Progress curves showing increased relative abundance of heavy O-GlcNAc labeled peptides on Host Cell Factor 1 over time. Sequences and sites of modification of peptides are SPITIITT801GlcNAcK; VT490GlcNAcGPQATTGTPLVTMoxRPASQAGK; T579GlcNAcMoxAVTPGTTTLPATVK; Turnover rates (k1 and k-1) of different O-GlcNAc peptides were determined. Error bars are obtained from two technical replicates.

DISCUSSION

In this study, we first optimized the enrichment of GlcNAc peptides using boronic acid solid phase extraction with nonaqueous DMSO as the solvent. Boronic acids are known to bind with diol groups through boronate ester formation. Two different forms of boronic acid exist and react with diols. One is the trigonal neutral form and the other is the tetrahedral negative charged form, and both forms have affinity toward GlcNAc peptides. The tetrahedral form has a larger rate constant of ester formation than the neutral form according to literature (54). However, the tetrahedral negative charged form also has a large nonspecific retention of basic peptides that contain positively charged amines. This limitation is similar with the immobilized-metal affinity chromatography (IMAC) method in which there is nonspecific affinity between negatively charged carboxylates in acidic peptides and the positively charged metal ions in the matrix (55). Additionally, both the generation of the tetrahedral negative charged boronic acid and incubation with samples require basic conditions. However, GlcNAc modifications are not stable in basic conditions. Therefore, we optimized PBA enrichment method using nonaqueous solvent. The optimized PBA enrichment method is able to keep intact HexNAc PTM on the peptide, allowing us to study the HexNAc isomerization from ratios of oxonium ions. The optimized PBA enrichment using neutral DMSO as the solvent is also more efficient than PBA enrichment by using basic aqueous solution. This result could be explained by the fact that nonspecific binding caused by trigonal neutral boronate was less than the tetrahedral negative charged boronate anions within a mixture of peptides.

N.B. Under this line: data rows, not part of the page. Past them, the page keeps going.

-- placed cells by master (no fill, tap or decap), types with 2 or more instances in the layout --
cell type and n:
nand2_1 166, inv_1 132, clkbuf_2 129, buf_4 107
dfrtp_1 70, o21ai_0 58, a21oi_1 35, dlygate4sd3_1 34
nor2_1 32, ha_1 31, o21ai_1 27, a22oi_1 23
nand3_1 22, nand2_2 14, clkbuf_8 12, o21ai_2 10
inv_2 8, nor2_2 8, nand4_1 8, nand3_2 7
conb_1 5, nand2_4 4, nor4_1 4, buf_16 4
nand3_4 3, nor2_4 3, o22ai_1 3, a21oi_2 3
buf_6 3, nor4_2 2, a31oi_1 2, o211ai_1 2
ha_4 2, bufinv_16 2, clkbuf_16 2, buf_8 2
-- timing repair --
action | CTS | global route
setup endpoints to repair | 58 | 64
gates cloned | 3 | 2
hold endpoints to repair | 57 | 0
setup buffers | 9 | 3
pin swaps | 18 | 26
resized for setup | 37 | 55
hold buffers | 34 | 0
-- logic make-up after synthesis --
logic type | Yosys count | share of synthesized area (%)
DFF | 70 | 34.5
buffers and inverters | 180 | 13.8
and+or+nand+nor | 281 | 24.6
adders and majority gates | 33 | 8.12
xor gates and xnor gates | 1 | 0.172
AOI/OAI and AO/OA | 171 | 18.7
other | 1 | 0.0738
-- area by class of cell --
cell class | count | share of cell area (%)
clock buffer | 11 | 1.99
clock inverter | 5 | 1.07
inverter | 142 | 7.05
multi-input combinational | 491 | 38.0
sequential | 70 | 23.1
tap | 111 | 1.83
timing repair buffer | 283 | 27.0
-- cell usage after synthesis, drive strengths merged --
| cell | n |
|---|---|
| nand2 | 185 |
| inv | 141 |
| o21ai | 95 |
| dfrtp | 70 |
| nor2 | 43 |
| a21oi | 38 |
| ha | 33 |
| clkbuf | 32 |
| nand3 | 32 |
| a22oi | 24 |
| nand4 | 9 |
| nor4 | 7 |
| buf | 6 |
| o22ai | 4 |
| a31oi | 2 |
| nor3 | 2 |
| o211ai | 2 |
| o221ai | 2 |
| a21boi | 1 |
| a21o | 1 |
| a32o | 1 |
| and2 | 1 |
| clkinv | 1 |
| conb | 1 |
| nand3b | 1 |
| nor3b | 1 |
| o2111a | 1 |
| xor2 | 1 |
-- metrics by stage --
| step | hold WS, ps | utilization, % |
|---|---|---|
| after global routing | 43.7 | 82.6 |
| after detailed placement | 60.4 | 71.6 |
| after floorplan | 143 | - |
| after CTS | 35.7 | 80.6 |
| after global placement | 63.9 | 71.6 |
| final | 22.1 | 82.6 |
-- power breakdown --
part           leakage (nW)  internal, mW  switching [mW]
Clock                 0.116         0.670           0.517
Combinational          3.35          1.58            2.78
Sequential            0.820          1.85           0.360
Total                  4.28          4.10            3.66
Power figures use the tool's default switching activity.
### src/rtl/fp_round_pkg.sv
`default_nettype none
// ============================================================================
//  Module   : fp_round_pkg
//  Purpose  : Shared types, flag indices and special-value encoder for the
//             parametrised floating-point round-and-pack stage.
//  Revision : 1.0 - initial parametrised release
// ============================================================================
package fp_round_pkg;

    typedef enum logic [1:0] {
        RNE = 2'd0,     // round to nearest, ties to even
        RTZ = 2'd1,     // round toward zero
        RDN = 2'd2,     // round toward -infinity
        RUP = 2'd3      // round toward +infinity
    } rnd_mode_e;

    localparam int FLAG_INEXACT   = 0;
    localparam int FLAG_UNDERFLOW = 2;
    localparam int FLAG_OVERFLOW  = 3;

    typedef enum logic [2:0] {
        IDLE   = 3'd0,
        CLASS  = 3'd1,
        DENORM = 3'd2,
        ROUND  = 3'd3,
        DONE   = 3'd4
    } state_e;

    // Widest packed format the encoder can produce.
    localparam int ENC_MAX_W = 128;

    // Packed overflow result: infinity, or the largest finite magnitude.
    function automatic logic [ENC_MAX_W-1:0] special_enc(
        input int   exp_w,
        input int   frac_w,
        input logic sign,
        input logic inf
    );
        logic [ENC_MAX_W-1:0] one;
        logic [ENC_MAX_W-1:0] exp_all;
        logic [ENC_MAX_W-1:0] frac_all;
        logic [ENC_MAX_W-1:0] res;
        one      = {{(ENC_MAX_W-1){1'b0}}, 1'b1};
        exp_all  = (one << exp_w) - one;
        frac_all = (one << frac_w) - one;
        if (inf) begin
            res = exp_all << frac_w;
        end else begin
            res = ((exp_all - one) << frac_w) | frac_all;
        end
        res = res | ({{(ENC_MAX_W-1){1'b0}}, sign} << (exp_w + frac_w));
        return res;
    endfunction

endpackage
`default_nettype wire

### src/rtl/round_pack_float_param_shift_right_jam.sv
`default_nettype none
// ============================================================================
//  Module   : shift_right_jam
//  Purpose  : Combinational right shift that ORs every bit shifted out into
//             the result LSB. Shift counts >= W collapse to (i_val != 0).
//  Revision : 1.0 - initial release
// ============================================================================
module shift_right_jam #(
    parameter int W    = 64,
    parameter int SH_W = 13
) (
    input  logic [W-1:0]    i_val,
    input  logic [SH_W-1:0] i_shamt,
    output logic [W-1:0]    o_val
);

    logic [W-1:0] w_shifted;
    logic [W-1:0] w_lost_mask;
    logic         w_sticky;

    // Oversized shifts yield zero data and an all-ones mask, so the sticky
    // term alone carries the "any bit set" information.
    assign w_shifted   = i_val >> i_shamt;
    assign w_lost_mask = ~({W{1'b1}} << i_shamt);
    assign w_sticky    = |(i_val & w_lost_mask);
    assign o_val       = w_shifted | {{(W-1){1'b0}}, w_sticky};

endmodule
`default_nettype wire

### src/rtl/round_pack_float_param.sv
`default_nettype none
// ============================================================================
//  Module   : round_pack_float_param
//  Purpose  : Rounds a sign / biased exponent / left-aligned significand
//             triple into a packed IEEE-754 word of configurable width,
//             with four rounding modes, denormal handling and exception flags.
//  Revision : 1.0 - initial parametrised release
// ============================================================================
module round_pack_float_param
    import fp_round_pkg::*;
#(
    parameter int EXP_W  = 11,
    parameter int FRAC_W = 52,
    parameter int RB_W   = 10,
    parameter int FLAG_W = 32
) (
    input  logic                     ap_clk,
    input  logic                     ap_rst_n,
    input  logic                     ap_start,
    output logic                     ap_done,
    output logic                     ap_idle,
    output logic                     ap_ready,
    input  logic [1:0]               rnd_mode,
    input  logic                     zSign,
    input  logic [EXP_W+1:0]         zExp,
    input  logic [FRAC_W+RB_W+1:0]   zSig,
    input  logic [FLAG_W-1:0]        flags_i,
    output logic [FLAG_W-1:0]        flags_o,
    output logic                     flags_o_vld,
    output logic [EXP_W+FRAC_W:0]    ap_return
);

    localparam int SIG_W    = FRAC_W + RB_W + 2;
    localparam int c_ZE_W   = EXP_W + 2;
    localparam int c_RET_W  = 1 + EXP_W + FRAC_W;
    localparam int c_RSIG_W = SIG_W - RB_W;

    // Largest exponent that can still round to a finite value: the hidden
    // bit adds one to the field, and a rounding carry adds one more.
    localparam logic [c_ZE_W-1:0] c_OVF_EXP  = c_ZE_W'((2 ** EXP_W) - 3);
    localparam logic [SIG_W-1:0]  c_INC_HALF = SIG_W'(1) << (RB_W - 1);
    localparam logic [SIG_W-1:0]  c_INC_ALL  = (SIG_W'(1) << RB_W) - SIG_W'(1);
    localparam logic [RB_W-1:0]   c_RB_HALF  = RB_W'(1) << (RB_W - 1);
    localparam logic [FLAG_W-1:0] c_F_INX    = FLAG_W'(1) << FLAG_INEXACT;
    localparam logic [FLAG_W-1:0] c_F_UNF    = FLAG_W'(1) << FLAG_UNDERFLOW;
    localparam logic [FLAG_W-1:0] c_F_OVF    = FLAG_W'(1) << FLAG_OVERFLOW;

    state_e               r_state;
    state_e               w_next;
    logic                 r_sign;
    logic [c_ZE_W-1:0]    r_exp;
    logic [SIG_W-1:0]     r_sig;
    rnd_mode_e            r_mode;
    logic [FLAG_W-1:0]    r_flags_in;
    logic                 r_uflow;
    logic [c_RET_W-1:0]   r_ret;
    logic [FLAG_W-1:0]    r_flags_o;

    logic [SIG_W-1:0]     w_inc;
    logic [SIG_W-1:0]     w_sum;
    logic                 w_top;
    logic                 w_ovf;
    logic                 w_neg;
    logic [c_ZE_W-1:0]    w_shamt;
    logic [SIG_W-1:0]     w_jam;
    logic                 w_tiny;
    logic                 w_uf;
    logic [RB_W-1:0]      w_rb;
    logic [c_RSIG_W-1:0]  w_rsig;
    logic [EXP_W-1:0]     w_rexp;
    logic [c_RET_W-1:0]   w_packed;
    logic [c_RET_W-1:0]   w_ovf_ret;

    // Rounding increment added below the fraction LSB.
    always_comb begin
        w_inc = '0;
        case (r_mode)
            RNE:     w_inc = c_INC_HALF;
            RTZ:     w_inc = '0;
            RDN:     w_inc = r_sign ? c_INC_ALL : '0;
            RUP:     w_inc = r_sign ? '0 : c_INC_ALL;
            default: w_inc = '0;
        endcase
    end

    // A rounded significand reaching the top bit means the mantissa carried
    // past the hidden bit into the next binade.
    assign w_sum   = r_sig + w_inc;
    assign w_top   = w_sum[SIG_W-1];
    assign w_neg   = r_exp[c_ZE_W-1];
    assign w_ovf   = ($signed(r_exp) > $signed(c_OVF_EXP)) || ((r_exp == c_OVF_EXP) && w_top);
    assign w_shamt = -r_exp;

    shift_right_jam #(
        .W    (SIG_W),
        .SH_W (c_ZE_W)
    ) u_jam (
        .i_val   (r_sig),
        .i_shamt (w_shamt),
        .o_val   (w_jam)
    );

    // Tininess is judged before rounding unless the exponent is exactly -1,
    // where a rounding carry would lift the value back into the normal range.
    assign w_tiny = (w_neg && (r_exp != '1)) || !w_top;
    assign w_uf   = w_tiny && (w_jam[RB_W-1:0] != '0);

    // Final rounding and packing; the exponent is added rather than
    // concatenated so a hidden-bit carry bumps the exponent field.
    always_comb begin
        w_rb   = r_sig[RB_W-1:0];
        w_rsig = c_RSIG_W'(w_sum >> RB_W);
        if ((r_mode == RNE) && (w_rb == c_RB_HALF)) begin
            w_rsig[0] = 1'b0;
        end
        w_rexp   = (w_rsig == '0) ? '0 : r_exp[EXP_W-1:0];
        w_packed = (c_RET_W'(r_sign) << (EXP_W + FRAC_W))
                 + (c_RET_W'(w_rexp) << FRAC_W)
                 + c_RET_W'(w_rsig);
    end

    assign w_ovf_ret = c_RET_W'(special_enc(EXP_W, FRAC_W, r_sign, (w_inc != '0)));

    // State register.
    always_ff @(posedge ap_clk or negedge ap_rst_n) begin
        if (!ap_rst_n) begin
            r_state <= IDLE;
        end else begin
            r_state <= w_next;
        end
    end

    // Next-state selection.
    always_comb begin
        w_next = r_state;
        case (r_state)
            IDLE:    w_next = ap_start ? CLASS : IDLE;
            CLASS:   w_next = w_ovf ? DONE : (w_neg ? DENORM : ROUND);
            DENORM:  w_next = ROUND;
            ROUND:   w_next = DONE;
            DONE:    w_next = IDLE;
            default: w_next = IDLE;
        endcase
    end

    // Operand capture, denormalisation and result/flag registers.
    always_ff @(posedge ap_clk or negedge ap_rst_n) begin
        if (!ap_rst_n) begin
            r_sign     <= 1'b0;
            r_exp      <= '0;
            r_sig      <= '0;
            r_mode     <= RNE;
            r_flags_in <= '0;
            r_uflow    <= 1'b0;
            r_ret      <= '0;
            r_flags_o  <= '0;
        end else begin
            case (r_state)
                IDLE: begin
                    if (ap_start) begin
                        r_sign     <= zSign;
                        r_exp      <= zExp;
                        r_sig      <= zSig;
                        r_mode     <= rnd_mode_e'(rnd_mode);
                        r_flags_in <= flags_i;
                        r_uflow    <= 1'b0;
                    end
                end
                CLASS: begin
                    if (w_ovf) begin
                        r_ret     <= w_ovf_ret;
                        r_flags_o <= r_flags_in | c_F_OVF | c_F_INX;
                    end
                end
                DENORM: begin
                    r_sig   <= w_jam;
                    r_exp   <= '0;
                    r_uflow <= w_uf;
                end
                ROUND: begin
                    r_ret     <= w_packed;
                    r_flags_o <= r_flags_in
                               | (r_uflow ? c_F_UNF : '0)
                               | ((w_rb != '0) ? c_F_INX : '0);
                end
                default: ;
            endcase
        end
    end

    assign ap_done     = (r_state == DONE);
    assign ap_ready    = ap_done;
    assign flags_o_vld = ap_done;
    assign ap_idle     = (r_state == IDLE) && !ap_start;
    assign ap_return   = r_ret;
    assign flags_o     = r_flags_o;

endmodule
`default_nettype wire
===== src/rtl/signedness_golden.sv =====
// Golden adder: signed sum with sign extension, unsigned sum with zero extension.
module signedness_golden #(
  parameter int unsigned A_W = 3,
  parameter int unsigned B_W = 2,
  parameter int unsigned C_W = 5
) (
  input  logic [A_W-1:0] a_i,
  input  logic [B_W-1:0] b_i,
  input  logic [A_W-1:0] au_i,
  input  logic [B_W-1:0] bu_i,
  output logic [C_W-1:0] exp_s_o,
  output logic [C_W-1:0] exp_u_o
);

  always_comb begin
    exp_s_o = {{(C_W-A_W){a_i[A_W-1]}}, a_i} + {{(C_W-B_W){b_i[B_W-1]}}, b_i};
    exp_u_o = {{(C_W-A_W){1'b0}}, au_i} + {{(C_W-B_W){1'b0}}, bu_i};
  end

endmodule


===== config.mk =====
export PLATFORM = sky130hd
export DESIGN_NAME = signedness_golden
export DESIGN_NICKNAME = d
export VERILOG_FILES = /design/src/rtl/signedness_golden.sv
export SDC_FILE = /design/constraint.sdc
export NUM_CORES = 1
export LEC_CHECK = 0
export CORE_AREA = 5 5 42 44
export DETAILED_ROUTE_END_ITERATION = 12
export DIE_AREA = 0 0 47 49
export SLEW_MARGIN = 5
export SYNTH_ARGS = -nofsm -noshare
export SYNTH_HDL_FRONTEND = slang
export SYNTH_SLANG_ARGS = --single-unit

===== constraint.sdc =====
create_clock -name vclk -period 2.68
set_input_delay 0.536 -clock vclk [all_inputs]
set_output_delay 0.536 -clock vclk [all_outputs]
set_load 0.005 [all_outputs]

==> flow_metrics.py <==
metrics = {
    "power_and_ir_drop": {
        "power_frac_clock_pct": 0,
        "sw_frac_of_total_pct": 33.5,
        "power.total_mw": 0.0709,
        "power_frac_seq_pct": 0,
        "p_leak_nw": 0.176,
        "combPwrFrac_pct": 100.0,
        "p_switching_mw": 0.0237,
        "ir_drop_v": 0.0000569,
        "powerDensity_mw_per_mm2": 186,
        "internal_power_mw": 0.0471,
    },
    "synthesis": {
        "seq_area_frac_synth_pct": 0,
        "synth-xor-area-share_pct": 10.1,
        "synth.net_count": 33,
        "yosys_warnings": 0,
        "netlist_area_um2": 174,
        "synth.distinct_cells": 9,
        "yosys.area_share.simple_pct": 3.60,
        "synth_compound_area_share_pct": 10.1,
        "synth.area.mux_share_pct": 6.47,
        "synth_adder_area_share_pct": 59.0,
        "synth_cells": 16,
        "synth_top_family_by_area": "adder cells",
        "avgSynthCellArea_um2": 10.9,
    },
    "grt": {
        "gr-usage-met1_pct": 4.81,
        "first_global_vias": 176,
        "grt_pass1_wl_um": 655,
        "grt-ovfl-total": 0,
        "grtUsageMet2_pct": 6.11,
        "grt_usage_pct": 3.45,
        "busiest_layer": "met2",
        "antenna_found_initial": 0,
        "grt_max_degree": 4,
        "grt_use_met3_pct": 0,
    },
    "route": {
        "detail-route-antenna-nets": 0,
        "wirelength_um": 446,
        "first_iter_violations": 0,
        "post_drt_wl_per_cell_um": 8.92,
        "vias": 174,
        "firstDrtPassIters": 1,
        "vias_per_cell": 3.48,
        "drc": 0,
    },
    "cells_and_area": {
        "diodes": 0,
        "final_net_count": 53,
        "drive_above_1_share_pct": 14.7,
        "fill_cells": 161,
        "area_growth_syn_to_layout_pct": 119,
        "seq_area_um2": 0,
        "final_util_pct": 27.1,
        "nFlopsAndLatches": 0,
        "clkbuf_count": 0,
        "post-route-cell-area_um2": 380,
    },
    "die": {
        "design.die.area_mm2": 0.00230,
        "chipHeight_um": 49,
        "die_w_um": 47,
        "core_mm2": 0.00140,
        "row_count": 14,
        "start_util_pct": 12.4,
        "io_pins": 20,
    },
    "status": {
        "status": "finished clean",
    },
    "timing": {
        "fin_ws_ns": 0.0349,
        "rsz0062_at_grt": "no",
        "drv_slew": 0,
        "setup_viol": 0,
        "finalCritPeriodShare_pct": 98.7,
        "holdWs_ns": 1.61,
        "hold_viol": 0,
        "period_minus_slack_ns": 2.65,
        "fmax_mhz": 378,
    },
    "worst_hold_path": {
        "hold_class": "in2out",
    },
    "job": {
        "cap_viol_max_count": 0,
    },
    "placement": {
        "port-buffer-count": 19,
        "place_area_um2": 377,
        "pre_cts_slack_ns": -0.0886,
        "gp_congestion": 0.613,
        "hpwl_um": 428,
    },
    "critical_path": {
        "crit_fanout": 2,
        "crit_path_end_kind": "primary output",
        "critPathRequiredTime_ns": 2.14,
        "path_class": "in2out",
        "critPathMostFrequentCell": "clkdlybuf4s50_1",
        "cpPeakStageDelay_ns": 0.49,
        "crit_path_cell_trace": "clkdlybuf4s50_1 > ha_2 > fa_1 > clkdlybuf4s50_1",
        "crit_path_start_kind": "primary input",
        "arrival_ns": 2.11,
        "slowest_stage": "clkdlybuf4s50_1",
    },
    "clock_network": {
        "cts_setup_buffers": 0,
    },
}
-- through the flow --
stage               TNS [ns]  instances
floorplan                  0         16
global placement      -0.260         50
detailed placement    -0.271         50
CTS                        0         50
global route               0         50
finish                     0         50
-- power groups by stage --
stage / Clock [mW] / Combinational [mW] / Sequential, mW
CTS: 0 / 0.0734 / 0
detailed placement: 0 / 0.0780 / 0
global route: 0 / 0.0776 / 0
finish: 0 / 0.0709 / 0
global placement: 0 / 0.0776 / 0
floorplan: 0 / 0.0280 / 0
-- kinds of logic after synthesis --
logic type | Yosys count
buffers and inverters | 2
other | 1
adders and majority gates | 7
xor gates and xnor gates | 2
muxes | 1
and+or+nand+nor | 1
AOI/OAI and AO/OA | 2
-- final timing paths --
kind / startpoint / to / slack, ns / cells after the start
min: a_i[1] / exp_s_o[1] / 1.61 / 3
max: au_i[0] / exp_u_o[1] / 0.03 / 4
-- area by class of cell --
class                      instances  area [µm²]  share of cell area, %
multi-input combinational         14         168                   44.1
timing repair buffer              20         193                   50.7
tap                               16        20.0                   5.26
-- layer usage --
layer	wire length [µm]	part of all wire, %
met5	0	0
met4	0	0
met3	50	11
met2	227	51
met1	167	37
-- cells in the final DEF (no fill, tap or decap), drive strengths merged --
cell type      synthesis  final
dlygate4sd2            0      6
a21oi                  1      1
a211oi                 1      1
mux2                   1      1
clkdlybuf4s50          0     12
buf                    2      1
nor2b                  1      1
xor2                   2      2
fa                     2      2
dlymetal6s2s           0      1
conb                   1      1
ha                     5      5
-- cell usage after synthesis (all sizes together) --
cell type  instances  area share, %
conb               1            2.2
nor2b              1            3.6
buf                2            8.6
fa                 2             23
ha                 5             36
a21oi              1            2.9
mux2               1            6.5
xor2               2             10
a211oi             1            7.2
-- worst max-delay path: cells and delay by family --
family,cells,cell delay (ns)
adders and majority gates,2,0.68
buffers and inverters,2,0.89
-- what timing repair did --
action / in CTS / in global routing
hold buffers: 0 / 0
setup endpoints to repair: 6 / 1
endpoints found under the hold margin: 0 / 0
resized for setup: 9 / 1
Power figures use the tool's default switching activity.
`config.mk`:
```
export PLATFORM = sky130hd
export DESIGN_NAME = mem_arbiter
export DESIGN_NICKNAME = d
export VERILOG_FILES = /design/src/rtl/mem_arbiter.sv
export SDC_FILE = /design/constraint.sdc
export NUM_CORES = 1
export LEC_CHECK = 0
export CORE_ASPECT_RATIO = 0.7
export CORE_MARGIN = 1
export CORE_UTILIZATION = 39
export DETAILED_ROUTE_END_ITERATION = 10
export HOLD_SLACK_MARGIN = 0.1
export PLACE_DENSITY = 0.77
export REMOVE_ABC_BUFFERS = 1
export SYNTH_ARGS = -nofsm -noshare
export SYNTH_HDL_FRONTEND = slang
export SYNTH_SLANG_ARGS = --single-unit
```
`constraint.sdc`:
```
create_clock -name clk -period 3.9 [get_ports clk]
set_input_delay 0.39 -clock clk [delete_from_list [all_inputs] [get_ports clk]]
set_output_delay 0.39 -clock clk [all_outputs]
set_load 0.005 [all_outputs]
```
`src/rtl/if_stage.sv`:
```
// Instruction-fetch stage: owns the fetch PC, issues word reads over a valid/ready
// handshake and fills the IF/ID register, keeping MIPS branch-delay-slot order.
module if_stage #(
    parameter logic [31:0] RESET_PC = 32'h0000_3000
) (
    input  logic        clk,
    input  logic        rst,
    output logic        imem_req_valid,
    output logic [31:0] imem_req_addr,
    input  logic        imem_req_ready,
    input  logic        imem_rsp_valid,
    input  logic [31:0] imem_rsp_data,
    input  logic        stall,
    input  logic        redirect_valid,
    input  logic [31:0] redirect_pc,
    output logic        id_valid,
    output logic [31:0] id_pc,
    output logic [31:0] id_instr
);

    logic [31:0] pc;          // next address to issue
    logic [31:0] req_pc;      // address of the outstanding / buffered fetch
    logic [31:0] rbuf;
    logic [31:0] pend_pc;
    logic        outst;
    logic        rbuf_valid;
    logic        pend;

    logic        rbuf_valid_nxt;
    logic        redirect_take;
    logic        slot_issued;
    logic        accept;

    // NOTE: every always_comb output is assigned on every path, so no latch is inferred.
    always_comb begin
        rbuf_valid_nxt = stall && (rbuf_valid || imem_rsp_valid);
        redirect_take  = redirect_valid && id_valid && !stall;
        slot_issued    = (pc == id_pc + 32'd8);
        // When the delay slot is already in flight, the sequential successor sitting
        // in pc must never be requested: hold the request for the redirect cycle.
        imem_req_valid = !rst && (!outst || imem_rsp_valid) && !rbuf_valid_nxt
                         && !(redirect_take && slot_issued);
        accept         = imem_req_valid && imem_req_ready;
    end

    assign imem_req_addr = pc;

    // NOTE: sequential state uses non-blocking assignments so every register sees pre-edge values.
    always_ff @(posedge clk) begin
        if (rst) begin
            pc         <= RESET_PC;
            outst      <= 1'b0;
            rbuf_valid <= 1'b0;
            pend       <= 1'b0;
            id_valid   <= 1'b0;
            id_pc      <= 32'd0;
            id_instr   <= 32'd0;
        end else begin
            rbuf_valid <= rbuf_valid_nxt;

            if (accept) begin
                outst <= 1'b1;
                if (pend) begin
                    pc   <= pend_pc;
                    pend <= 1'b0;
                end else if (redirect_take && !slot_issued) begin
                    // Delay slot accepted in the same cycle the branch resolves.
                    pc <= redirect_pc;
                end else begin
                    pc <= pc + 32'd4;
                end
            end else begin
                if (imem_rsp_valid) begin
                    outst <= 1'b0;
                end
                if (redirect_take && slot_issued) begin
                    pc <= redirect_pc;
                end else if (redirect_take) begin
                    pend <= 1'b1;
                end
            end

            if (!stall) begin
                if (rbuf_valid) begin
                    id_valid <= 1'b1;
                    id_pc    <= req_pc;
                    id_instr <= rbuf;
                end else if (imem_rsp_valid) begin
                    id_valid <= 1'b1;
                    id_pc    <= req_pc;
                    id_instr <= imem_rsp_data;
                end else begin
                    id_valid <= 1'b0;
                end
            end
        end
    end

    // NOTE: payload registers carry no reset; the flags above gate every use of them.
    always_ff @(posedge clk) begin
        if (accept) begin
            req_pc <= pc;
        end
        if (stall && imem_rsp_valid) begin
            rbuf <= imem_rsp_data;
        end
        if (redirect_take && !slot_issued && !accept) begin
            pend_pc <= redirect_pc;
        end
    end

endmodule

```
[config.mk]
export PLATFORM = sky130hd
export DESIGN_NAME = axi_lite_uart_tx
export DESIGN_NICKNAME = d
export VERILOG_FILES = /design/src/rtl/uart_regs_pkg.sv /design/src/rtl/uart_tx_core.sv /design/src/rtl/axi_lite_uart_tx.sv
export SDC_FILE = /design/constraint.sdc
export NUM_CORES = 1
export LEC_CHECK = 0
export CAP_MARGIN = 20
export CORE_MARGIN = 1
export CORE_UTILIZATION = 39
export DETAILED_ROUTE_END_ITERATION = 6
export PLACE_DENSITY = 0.78
export SETUP_SLACK_MARGIN = 0.15
export SLEW_MARGIN = 20
export SYNTH_ARGS = -nofsm -noshare
export SYNTH_HDL_FRONTEND = slang
export SYNTH_SLANG_ARGS = --single-unit
[constraint.sdc]
create_clock -name ACLK -period 3.8 [get_ports ACLK]
set_input_delay 0.95 -clock ACLK [delete_from_list [all_inputs] [get_ports ACLK]]
set_output_delay 0.95 -clock ACLK [all_outputs]
set_load 0.1 [all_outputs]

Next, we demonstrated that our novel 13C6-glucose metabolic labeling method can be used to label endogenous O-GlcNAc sites on proteins in complex cell lysates. To our knowledge, this is the first large-scale attempt to specifically label O-GlcNAc modifications on proteins and to determine the protein O-GlcNAcylation rates. It is interesting to note that the most dominant fraction of total proteins identified with dynamic O-GlcNAc sites are involved in biological process that regulate transcription.

We compared the turnover rates of protein O-GlcNAc modification with other types of modifications, such as serine/threonine phosphorylation and lysine acetylation. In general, turnovers of GlcNAc in proteins are slow (k1 from 0.02 h−1 to 1.6 h−1), compared with turnover rates obtained from a large scale quantification experiment on protein phosphorylation (0.06 h−1 to 2040 h−1) (37) and histone acetylation (0.3–1 h−1) (35, 36). It is also worth noting that we observed that the production of heavy UDP-GlcNAc is much slower than the production of heavy acetyl CoA. The half time of generating heavy acetyl CoA is less than 1 h. As the substrate for O-GlcNAc modification is the metabolite (UDP-GlcNAc) directly produced from 13C-glucose source, the rates of protein GlcNAc labeling can be heavily dependent on the rates of metabolite labeling. Therefore, in order to accurately quantify the rate of protein PTM turnover from metabolic labeling, it is important to consider the contribution of the labeling kinetics of the direct metabolite precursor. This is especially critical when the metabolism labeling process is slow, such as with UDP-GlcNAc. Sophisticated compartment kinetic models based on metabolic isotopic labeling for protein turnover studies have been reported before, which led to a more satisfactory fitting of experimental data (56). To our knowledge, our study is the first to determine protein PTM turnover rates with an additional integration of metabolite kinetics.

It is also worth noting that the factor of ([U]/[UT]) in the model from 13C6-glucose labeling experiment is theoretically not the same as fractions of the old peptide determined from the pulse-labeling experiment in which lysine and arginine were labeled. But from our metabolomics measurement, we found the labeling of Ala from 13C6-glucose is really fast (t1/2 = 0.6 h). At our first experimental time points which was 6 h, 70% Ala were already heavy labeled. So we made this assumption that if there is at least one Ala in the peptide sequence, newly synthesized peptides are labeled. A similar analysis was used as in a study that determined histone acetyl PTM turnovers labeled from 13C6-glucose (35). With this assumption, we used the turnover rates determined from lysine and arginine pulse-labeling experiment to calculate the factor of ([U]/[UT]).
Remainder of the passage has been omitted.